**WHAT IS EXPECTED**
Could you please output all of the records exactly?

···

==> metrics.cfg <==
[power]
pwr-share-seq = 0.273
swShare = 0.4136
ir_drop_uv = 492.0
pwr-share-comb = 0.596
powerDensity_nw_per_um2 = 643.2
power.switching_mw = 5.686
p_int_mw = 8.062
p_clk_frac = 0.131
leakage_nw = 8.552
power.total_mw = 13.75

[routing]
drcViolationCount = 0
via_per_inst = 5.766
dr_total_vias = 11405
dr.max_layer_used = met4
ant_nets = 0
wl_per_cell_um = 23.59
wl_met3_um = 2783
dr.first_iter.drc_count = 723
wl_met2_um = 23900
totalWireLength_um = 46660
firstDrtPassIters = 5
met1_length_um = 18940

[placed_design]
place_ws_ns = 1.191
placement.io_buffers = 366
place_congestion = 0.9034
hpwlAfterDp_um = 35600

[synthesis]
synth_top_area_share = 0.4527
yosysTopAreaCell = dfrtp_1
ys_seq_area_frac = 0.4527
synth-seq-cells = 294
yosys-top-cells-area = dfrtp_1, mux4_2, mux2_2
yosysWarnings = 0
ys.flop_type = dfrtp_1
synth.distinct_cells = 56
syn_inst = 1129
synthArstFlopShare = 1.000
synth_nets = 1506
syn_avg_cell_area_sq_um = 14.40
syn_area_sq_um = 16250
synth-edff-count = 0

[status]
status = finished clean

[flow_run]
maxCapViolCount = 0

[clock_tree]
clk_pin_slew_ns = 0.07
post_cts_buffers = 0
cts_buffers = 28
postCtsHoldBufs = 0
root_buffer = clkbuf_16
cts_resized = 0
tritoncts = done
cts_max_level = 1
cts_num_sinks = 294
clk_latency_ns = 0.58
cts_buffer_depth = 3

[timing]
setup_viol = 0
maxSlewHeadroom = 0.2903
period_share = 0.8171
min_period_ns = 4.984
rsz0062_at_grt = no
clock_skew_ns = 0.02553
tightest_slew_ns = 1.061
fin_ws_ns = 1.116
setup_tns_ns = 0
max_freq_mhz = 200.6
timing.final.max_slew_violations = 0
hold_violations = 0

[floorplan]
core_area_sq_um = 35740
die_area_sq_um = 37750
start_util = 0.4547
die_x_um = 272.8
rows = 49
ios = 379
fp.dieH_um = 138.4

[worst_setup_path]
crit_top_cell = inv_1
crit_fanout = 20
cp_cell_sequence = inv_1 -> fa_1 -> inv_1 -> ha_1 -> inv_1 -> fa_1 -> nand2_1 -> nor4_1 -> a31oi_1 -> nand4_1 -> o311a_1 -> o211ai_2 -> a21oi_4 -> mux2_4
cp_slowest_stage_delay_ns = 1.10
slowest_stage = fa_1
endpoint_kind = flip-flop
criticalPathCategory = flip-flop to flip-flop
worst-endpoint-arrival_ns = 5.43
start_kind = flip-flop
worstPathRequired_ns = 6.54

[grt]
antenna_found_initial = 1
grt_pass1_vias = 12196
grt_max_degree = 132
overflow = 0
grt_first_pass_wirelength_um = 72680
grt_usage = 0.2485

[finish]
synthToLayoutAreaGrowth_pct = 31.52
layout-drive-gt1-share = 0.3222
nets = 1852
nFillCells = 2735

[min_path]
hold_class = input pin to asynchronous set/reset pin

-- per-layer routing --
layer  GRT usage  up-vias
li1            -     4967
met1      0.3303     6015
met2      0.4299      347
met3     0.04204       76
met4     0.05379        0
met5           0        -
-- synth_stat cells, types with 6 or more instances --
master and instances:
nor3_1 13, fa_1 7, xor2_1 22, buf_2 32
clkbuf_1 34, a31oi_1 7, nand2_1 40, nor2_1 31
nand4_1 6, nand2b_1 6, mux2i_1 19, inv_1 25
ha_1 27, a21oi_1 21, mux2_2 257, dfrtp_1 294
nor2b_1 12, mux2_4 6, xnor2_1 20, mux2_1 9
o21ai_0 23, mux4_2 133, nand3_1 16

···

**ANSWER SECTION**
==> metrics.cfg <==
[power]
pwr-share-seq = 0.273
swShare = 0.4136
ir_drop_uv = 492.0
pwr-share-comb = 0.596
powerDensity_nw_per_um2 = 643.2
power.switching_mw = 5.686
p_int_mw = 8.062
p_clk_frac = 0.131
leakage_nw = 8.552
power.total_mw = 13.75

[routing]
drcViolationCount = 0
via_per_inst = 5.766
dr_total_vias = 11405
dr.max_layer_used = met4
ant_nets = 0
wl_per_cell_um = 23.59
wl_met3_um = 2783
dr.first_iter.drc_count = 723
wl_met2_um = 23900
totalWireLength_um = 46660
firstDrtPassIters = 5
met1_length_um = 18940

[placed_design]
place_ws_ns = 1.191
placement.io_buffers = 366
place_congestion = 0.9034
hpwlAfterDp_um = 35600

[synthesis]
synth_top_area_share = 0.4527
yosysTopAreaCell = dfrtp_1
ys_seq_area_frac = 0.4527
synth-seq-cells = 294
yosys-top-cells-area = dfrtp_1, mux4_2, mux2_2
yosysWarnings = 0
ys.flop_type = dfrtp_1
synth.distinct_cells = 56
syn_inst = 1129
synthArstFlopShare = 1.000
synth_nets = 1506
syn_avg_cell_area_sq_um = 14.40
syn_area_sq_um = 16250
synth-edff-count = 0

[status]
status = finished clean

[flow_run]
maxCapViolCount = 0

[clock_tree]
clk_pin_slew_ns = 0.07
post_cts_buffers = 0
cts_buffers = 28
postCtsHoldBufs = 0
root_buffer = clkbuf_16
cts_resized = 0
tritoncts = done
cts_max_level = 1
cts_num_sinks = 294
clk_latency_ns = 0.58
cts_buffer_depth = 3

[timing]
setup_viol = 0
maxSlewHeadroom = 0.2903
period_share = 0.8171
min_period_ns = 4.984
rsz0062_at_grt = no
clock_skew_ns = 0.02553
tightest_slew_ns = 1.061
fin_ws_ns = 1.116
setup_tns_ns = 0
max_freq_mhz = 200.6
timing.final.max_slew_violations = 0
hold_violations = 0

[floorplan]
core_area_sq_um = 35740
die_area_sq_um = 37750
start_util = 0.4547
die_x_um = 272.8
rows = 49
ios = 379
fp.dieH_um = 138.4

[worst_setup_path]
crit_top_cell = inv_1
crit_fanout = 20
cp_cell_sequence = inv_1 -> fa_1 -> inv_1 -> ha_1 -> inv_1 -> fa_1 -> nand2_1 -> nor4_1 -> a31oi_1 -> nand4_1 -> o311a_1 -> o211ai_2 -> a21oi_4 -> mux2_4
cp_slowest_stage_delay_ns = 1.10
slowest_stage = fa_1
endpoint_kind = flip-flop
criticalPathCategory = flip-flop to flip-flop
worst-endpoint-arrival_ns = 5.43
start_kind = flip-flop
worstPathRequired_ns = 6.54

[grt]
antenna_found_initial = 1
grt_pass1_vias = 12196
grt_max_degree = 132
overflow = 0
grt_first_pass_wirelength_um = 72680
grt_usage = 0.2485

[finish]
synthToLayoutAreaGrowth_pct = 31.52
layout-drive-gt1-share = 0.3222
nets = 1852
nFillCells = 2735

[min_path]
hold_class = input pin to asynchronous set/reset pin

-- per-layer routing --
layer  GRT usage  up-vias
li1            -     4967
met1      0.3303     6015
met2      0.4299      347
met3     0.04204       76
met4     0.05379        0
met5           0        -
-- synth_stat cells, types with 6 or more instances --
master and instances:
nor3_1 13, fa_1 7, xor2_1 22, buf_2 32
clkbuf_1 34, a31oi_1 7, nand2_1 40, nor2_1 31
nand4_1 6, nand2b_1 6, mux2i_1 19, inv_1 25
ha_1 27, a21oi_1 21, mux2_2 257, dfrtp_1 294
nor2b_1 12, mux2_4 6, xnor2_1 20, mux2_1 9
o21ai_0 23, mux4_2 133, nand3_1 16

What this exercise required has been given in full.